◆ DIRECTIONS ◆
Look for "NOTE" in the records and copy every line that has it.

◆ STUDY MATERIAL ◆
<file path="src/rtl/q_sys_pio_pkg.sv">
// -----------------------------------------------------------------------------
// q_sys_pio_pkg
// Shared definitions for the Qsys PIO components. The input PIO uses word
// addresses 0/2/3. The output PIOs use 0/4/5 for data/set/clear on the same
// bus segment.
//
// Contents:
//   PIO_ADDR_*  Avalon word addresses of the input PIO registers
//   edge_type_e encodings for the EDGE_TYPE parameter
//   PRIME_DONE  saturation value of the post-reset prime counter
// -----------------------------------------------------------------------------
package q_sys_pio_pkg;

  localparam logic [2:0] PIO_ADDR_DATA    = 3'd0;
  localparam logic [2:0] PIO_ADDR_IRQMASK = 3'd2;
  localparam logic [2:0] PIO_ADDR_EDGECAP = 3'd3;

  typedef enum logic [1:0] {
    EDGE_RISE = 2'd0,
    EDGE_FALL = 2'd1,
    EDGE_ANY  = 2'd2
  } edge_type_e;

  localparam logic [1:0] PRIME_DONE = 2'd3;

endpackage

</file>
<file path="src/rtl/q_sys_pio_debounce.sv">
// -----------------------------------------------------------------------------
// q_sys_pio_debounce
// Single-bit input conditioner. A two-flop synchroniser is followed by an
// optional stable-time filter.
//
// Build option:
//   PIO_IN_DEBOUNCE_EN  When defined, a change on the synchronised input only
//                       reaches q after it has held for DEBOUNCE_CYCLES
//                       clocks. When undefined, q is the synchroniser output
//                       and no counter exists.
//
// Ports:
//   clk    system clock
//   reset  asynchronous, active-high reset
//   d      asynchronous external input
//   q      conditioned value (din for this bit)
// -----------------------------------------------------------------------------
module q_sys_pio_debounce #(
  parameter int DEBOUNCE_CYCLES = 16
) (
  input  logic clk,
  input  logic reset,
  input  logic d,
  output logic q
);

  if (DEBOUNCE_CYCLES < 1) begin : g_bad_cfg
    $error("q_sys_pio_debounce: DEBOUNCE_CYCLES must be at least 1");
  end

  logic meta;
  logic sync_q;

  // NOTE: flops use non-blocking assignments and an async reset term in the
  // sensitivity list. A blocking assignment here would collapse the two
  // synchroniser stages into one.
  always_ff @(posedge clk or posedge reset) begin
    if (reset) begin
      meta   <= 1'b0;
      sync_q <= 1'b0;
    end else begin
      meta   <= d;
      sync_q <= meta;
    end
  end

`ifdef PIO_IN_DEBOUNCE_EN
  localparam int CW = $clog2(DEBOUNCE_CYCLES + 1);
  localparam logic [CW-1:0] CNT_LAST = CW'(DEBOUNCE_CYCLES - 1);

  logic [CW-1:0] cnt;
  logic          din_q;

  // The count advances while the synchronised input disagrees with the
  // accepted value. The increment that reaches DEBOUNCE_CYCLES accepts the
  // new value instead, so a level that holds N clocks lands N clocks after
  // it leaves the synchroniser. Any agreement restarts the count.
  always_ff @(posedge clk or posedge reset) begin
    if (reset) begin
      cnt   <= '0;
      din_q <= 1'b0;
    end else if (sync_q != din_q) begin
      if (cnt == CNT_LAST) begin
        din_q <= sync_q;
        cnt   <= '0;
      end else begin
        cnt <= cnt + 1'b1;
      end
    end else begin
      cnt <= '0;
    end
  end

  assign q = din_q;
`else
  assign q = sync_q;
`endif

endmodule

</file>
<file path="src/rtl/q_sys_input_pio.sv">
// -----------------------------------------------------------------------------
// q_sys_input_pio
// Avalon-MM slave input PIO. It samples status lines from the fibre BPM front
// end, latches the selected edges into a write-1-to-clear capture register,
// and raises a maskable level interrupt to the Nios host.
//
// Register map (word address):
//   0  data          RO   zero-extended conditioned input (din)
//   2  irq_mask      RW   WIDTH bits
//   3  edge_capture  R/W1C
//   All other addresses read 0 and ignore writes.
// readdata is registered from the address every clock (read wait 1).
//
// Build option: PIO_IN_DEBOUNCE_EN enables per-bit debounce in
// q_sys_pio_debounce.
//
// Ports:
//   clk         system clock
//   reset       asynchronous, active-high reset
//   address     Avalon word address
//   chipselect  Avalon chipselect
//   write_n     Avalon write strobe, active low
//   writedata   Avalon write data
//   in_port     asynchronous external inputs
//   readdata    registered Avalon read data
//   irq         level interrupt to host
// -----------------------------------------------------------------------------
module q_sys_input_pio
  import q_sys_pio_pkg::*;
#(
  parameter int WIDTH           = 8,
  parameter int EDGE_TYPE       = 0,
  parameter int DEBOUNCE_CYCLES = 16
) (
  input  logic             clk,
  input  logic             reset,
  input  logic [2:0]       address,
  input  logic             chipselect,
  input  logic             write_n,
  input  logic [31:0]      writedata,
  input  logic [WIDTH-1:0] in_port,
  output logic [31:0]      readdata,
  output logic             irq
);

  if (WIDTH < 1 || WIDTH > 32) begin : g_bad_width
    $error("q_sys_input_pio: WIDTH must be 1..32");
  end

  localparam edge_type_e EDGE_SEL = edge_type_e'(EDGE_TYPE[1:0]);

  logic [WIDTH-1:0] din;
  logic [WIDTH-1:0] din_prev;
  logic [WIDTH-1:0] edge_raw;
  logic [WIDTH-1:0] edge_evt;
  logic [WIDTH-1:0] clear_mask;
  logic [WIDTH-1:0] edge_capture;
  logic [WIDTH-1:0] irq_mask;
  logic [1:0]       prime_cnt;
  logic             wr_strobe;
  logic [31:0]      rd_mux;
  logic             unused_wdata;

  for (genvar i = 0; i < WIDTH; i++) begin : g_in
    q_sys_pio_debounce #(
      .DEBOUNCE_CYCLES(DEBOUNCE_CYCLES)
    ) u_cond (
      .clk  (clk),
      .reset(reset),
      .d    (in_port[i]),
      .q    (din[i])
    );
  end

  assign wr_strobe = chipselect & ~write_n;

  // Bits of writedata at WIDTH and above have no register behind them.
  assign unused_wdata = ^writedata;

  // NOTE: every signal written in an always_comb block gets a default at the
  // top. A path that leaves a signal unassigned would infer a latch.
  always_comb begin
    edge_raw = din ^ din_prev;
    case (EDGE_SEL)
      EDGE_RISE: edge_raw = din & ~din_prev;
      EDGE_FALL: edge_raw = ~din & din_prev;
      default:   edge_raw = din ^ din_prev;
    endcase
  end

  // After reset, din_prev lags din by a clock. The prime count holds off
  // capture until both have settled, so lines that are already high at
  // reset do not register an edge.
  assign edge_evt   = (prime_cnt == PRIME_DONE) ? edge_raw : '0;
  assign clear_mask = (wr_strobe && address == PIO_ADDR_EDGECAP)
                      ? writedata[WIDTH-1:0] : '0;

  always_comb begin
    rd_mux = '0;
    case (address)
      PIO_ADDR_DATA:    rd_mux[WIDTH-1:0] = din;
      PIO_ADDR_IRQMASK: rd_mux[WIDTH-1:0] = irq_mask;
      PIO_ADDR_EDGECAP: rd_mux[WIDTH-1:0] = edge_capture;
      default:          rd_mux = '0;
    endcase
  end

  always_ff @(posedge clk or posedge reset) begin
    if (reset) begin
      din_prev     <= '0;
      prime_cnt    <= '0;
      edge_capture <= '0;
      irq_mask     <= '0;
      irq          <= 1'b0;
      readdata     <= '0;
    end else begin
      din_prev <= din;
      if (prime_cnt != PRIME_DONE) prime_cnt <= prime_cnt + 2'd1;
      // A new edge sets its bit even if a clear for that bit lands on the
      // same clock.
      edge_capture <= edge_evt | (edge_capture & ~clear_mask);
      if (wr_strobe && address == PIO_ADDR_IRQMASK)
        irq_mask <= writedata[WIDTH-1:0];
      irq      <= |(edge_capture & irq_mask);
      readdata <= rd_mux;
    end
  end

endmodule

</file>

◆ SOLUTION TO THIS EXERCISE ◆
  // NOTE: flops use non-blocking assignments and an async reset term in the
  // NOTE: every signal written in an always_comb block gets a default at the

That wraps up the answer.